I could understand using this argument against breaking region encoding since that’s just a flag that says “you can view this dvd”, but CSS is certainly an encryption scheme. Just because it’s easy to break doesn’t mean it’s not an encryption scheme.

Of course, it’s pretty likely that Real is doing the same thing that a previous dvd copier was doing, and just grabbing the mpeg2 stream after it’s been decrypted. Of course, that defense didn’t work last time so it probably won’t work this time either.

Fred (profile) says:

Estoppel cop-out

While it would be horrible in any case if the MPAA won this judgement, an estoppel ruling kind of gives the judge an easy-out, as such a ruling would not set a precedent for most future such “No DMCA Fair Use” case arguments. To state this case as precedent, the MPAA will have to find a past case where each and every defendant similarly claimed there was “No such thing as a DMCA Fair Use exception.” The first defendant who never made this claim (in court previously) has a brand new case, and this one might as well be thrown out of the history books whenever that situation arises.

An estoppel ruling would also set up an interesting legal feedback loop, in that no current content companies who value the DMCA would ever win against someone suing them for a DMCA violation, but everyone outside the DMCA-loving system has a better defense. It would also have a chilling effect on future similar arguments about the DMCA by anyone except the MPAA, which is just fine with me. Also, Real Networks *should* be penalized for blindly embracing the DMCA in the past, but I’m not sure this is the way to do it. The way I have chosen so far is not to buy or use any of their products.

batch says:

While this is humorous, are the same executives or legal team still working there? Corporations aren’t a single person, they’re made up of people, people who may not have been working there 10 years ago, so the actions of the predecessors don’t necessarily have any bearing on the current management.

AnonCow says:

I can only hope that the MPAA (and the RIAA) will make themselves as irrelevant over the next ten years as Real Networks has made itself over the last ten years.

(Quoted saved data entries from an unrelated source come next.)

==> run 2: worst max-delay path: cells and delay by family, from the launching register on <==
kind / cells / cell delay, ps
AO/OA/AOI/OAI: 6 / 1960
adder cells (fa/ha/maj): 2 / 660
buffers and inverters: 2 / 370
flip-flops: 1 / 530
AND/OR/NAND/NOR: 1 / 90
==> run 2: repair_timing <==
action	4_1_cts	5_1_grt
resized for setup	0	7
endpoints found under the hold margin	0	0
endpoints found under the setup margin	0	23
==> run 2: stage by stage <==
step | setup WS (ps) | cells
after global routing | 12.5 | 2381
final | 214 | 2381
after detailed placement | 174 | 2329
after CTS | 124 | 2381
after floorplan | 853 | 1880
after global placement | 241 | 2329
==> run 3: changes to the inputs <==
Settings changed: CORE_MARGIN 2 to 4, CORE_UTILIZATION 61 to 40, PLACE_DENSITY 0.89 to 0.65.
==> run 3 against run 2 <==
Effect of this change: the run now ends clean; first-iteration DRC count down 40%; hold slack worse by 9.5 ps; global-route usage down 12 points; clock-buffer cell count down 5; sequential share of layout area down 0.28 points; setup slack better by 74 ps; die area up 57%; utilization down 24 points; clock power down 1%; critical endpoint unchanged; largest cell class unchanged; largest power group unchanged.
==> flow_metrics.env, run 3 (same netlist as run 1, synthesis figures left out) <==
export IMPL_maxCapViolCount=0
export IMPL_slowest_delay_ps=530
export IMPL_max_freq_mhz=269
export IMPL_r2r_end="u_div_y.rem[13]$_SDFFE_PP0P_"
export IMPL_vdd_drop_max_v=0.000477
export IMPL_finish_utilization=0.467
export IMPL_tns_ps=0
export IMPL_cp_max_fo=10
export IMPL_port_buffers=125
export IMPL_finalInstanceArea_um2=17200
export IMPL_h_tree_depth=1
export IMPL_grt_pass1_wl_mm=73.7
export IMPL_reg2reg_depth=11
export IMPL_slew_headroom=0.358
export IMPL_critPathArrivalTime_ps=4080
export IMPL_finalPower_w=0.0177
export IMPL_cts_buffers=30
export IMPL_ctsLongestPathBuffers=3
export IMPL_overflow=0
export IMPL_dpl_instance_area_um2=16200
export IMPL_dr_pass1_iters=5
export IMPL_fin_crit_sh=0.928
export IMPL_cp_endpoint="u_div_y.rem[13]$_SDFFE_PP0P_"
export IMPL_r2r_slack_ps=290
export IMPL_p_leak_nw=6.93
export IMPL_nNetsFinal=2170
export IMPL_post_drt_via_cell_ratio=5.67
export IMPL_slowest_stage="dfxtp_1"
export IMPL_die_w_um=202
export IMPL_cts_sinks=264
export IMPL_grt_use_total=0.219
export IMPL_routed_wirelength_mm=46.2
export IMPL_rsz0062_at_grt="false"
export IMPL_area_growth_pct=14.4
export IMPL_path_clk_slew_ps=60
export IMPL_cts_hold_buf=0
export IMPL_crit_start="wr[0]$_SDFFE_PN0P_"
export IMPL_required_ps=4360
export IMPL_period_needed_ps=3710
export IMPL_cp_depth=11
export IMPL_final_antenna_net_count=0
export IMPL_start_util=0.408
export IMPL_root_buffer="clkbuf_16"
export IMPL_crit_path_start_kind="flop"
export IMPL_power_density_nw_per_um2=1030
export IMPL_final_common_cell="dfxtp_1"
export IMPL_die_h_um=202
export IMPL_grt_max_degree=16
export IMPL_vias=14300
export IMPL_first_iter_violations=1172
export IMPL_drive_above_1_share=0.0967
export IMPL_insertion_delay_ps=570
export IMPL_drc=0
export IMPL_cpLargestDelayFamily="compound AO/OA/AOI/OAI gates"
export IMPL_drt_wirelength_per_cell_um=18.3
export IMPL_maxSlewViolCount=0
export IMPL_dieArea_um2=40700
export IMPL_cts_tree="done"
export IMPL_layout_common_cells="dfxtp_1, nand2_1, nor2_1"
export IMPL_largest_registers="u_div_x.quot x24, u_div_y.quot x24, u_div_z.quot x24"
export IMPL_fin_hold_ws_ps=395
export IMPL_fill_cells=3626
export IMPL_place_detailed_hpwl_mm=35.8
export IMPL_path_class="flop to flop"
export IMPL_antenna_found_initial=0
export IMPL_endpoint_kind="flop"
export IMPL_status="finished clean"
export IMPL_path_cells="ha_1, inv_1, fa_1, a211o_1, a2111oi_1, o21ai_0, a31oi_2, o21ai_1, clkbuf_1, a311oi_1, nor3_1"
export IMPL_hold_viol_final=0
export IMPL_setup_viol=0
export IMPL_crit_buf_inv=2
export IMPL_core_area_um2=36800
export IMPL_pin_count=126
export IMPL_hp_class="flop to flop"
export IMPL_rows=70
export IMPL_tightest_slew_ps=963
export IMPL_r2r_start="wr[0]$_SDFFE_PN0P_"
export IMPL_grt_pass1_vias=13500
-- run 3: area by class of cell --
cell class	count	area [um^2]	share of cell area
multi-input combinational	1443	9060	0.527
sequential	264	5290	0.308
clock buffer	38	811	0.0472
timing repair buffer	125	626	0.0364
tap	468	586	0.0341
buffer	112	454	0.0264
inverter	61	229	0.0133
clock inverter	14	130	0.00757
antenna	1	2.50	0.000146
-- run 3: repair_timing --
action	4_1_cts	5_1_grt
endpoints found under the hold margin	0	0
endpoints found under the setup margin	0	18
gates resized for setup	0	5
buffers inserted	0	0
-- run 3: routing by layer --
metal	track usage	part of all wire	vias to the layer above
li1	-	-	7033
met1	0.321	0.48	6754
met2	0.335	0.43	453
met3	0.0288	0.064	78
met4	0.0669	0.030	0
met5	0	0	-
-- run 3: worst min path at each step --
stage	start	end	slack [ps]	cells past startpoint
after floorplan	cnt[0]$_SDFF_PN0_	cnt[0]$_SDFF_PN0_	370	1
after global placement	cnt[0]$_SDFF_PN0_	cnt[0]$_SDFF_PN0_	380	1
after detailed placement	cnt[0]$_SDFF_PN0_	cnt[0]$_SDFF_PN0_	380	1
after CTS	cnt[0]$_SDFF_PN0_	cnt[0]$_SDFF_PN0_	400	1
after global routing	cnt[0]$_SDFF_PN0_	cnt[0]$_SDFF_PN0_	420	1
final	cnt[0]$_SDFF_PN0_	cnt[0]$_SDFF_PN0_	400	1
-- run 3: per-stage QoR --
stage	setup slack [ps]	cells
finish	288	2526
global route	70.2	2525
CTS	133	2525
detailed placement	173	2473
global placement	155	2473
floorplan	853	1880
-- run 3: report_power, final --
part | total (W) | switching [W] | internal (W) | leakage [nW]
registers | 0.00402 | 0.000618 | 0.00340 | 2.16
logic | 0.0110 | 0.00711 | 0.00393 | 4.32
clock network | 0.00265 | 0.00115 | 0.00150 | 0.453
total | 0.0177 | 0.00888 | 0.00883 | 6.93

The MPAA/RIAA seems to have all the key components:
-Run by egotisitical morons
-Us v. Them, Zero-sum, walled garden attitude
-Litigate against any perceived competitor
-Try to protect outmoded model that is already obsolete
-Oblivious to impact of wide-spread hatred and resentment

Zip the wonder frog says:

CSS =isn't= that easy to break! (2nd try :)

The only reason people think CSS is easy to crack is because of the DeCSS. But what a lot of people don’t understand is that DeCSS wasn’t the result of cracking. What happened is that there was a company called Xing (which, curiously enough, later got bought by RealNetworks) that introduced an otherwise legal player that had a poor implementation. Under the license, you can’t sell a player that doesn’t protect the algorithm from debuggers and bus snoopers, etc.The Xing player wasn’t properly designed, however, and it allowed access to the code, which got disassembled. And that’s how the algorithm and an initial set of keys (the ones that had been issued to Xing) were discovered. Only after the algorithm became known did anyone realize that it might be subject to attack based on its use of weak 40-bit encryption.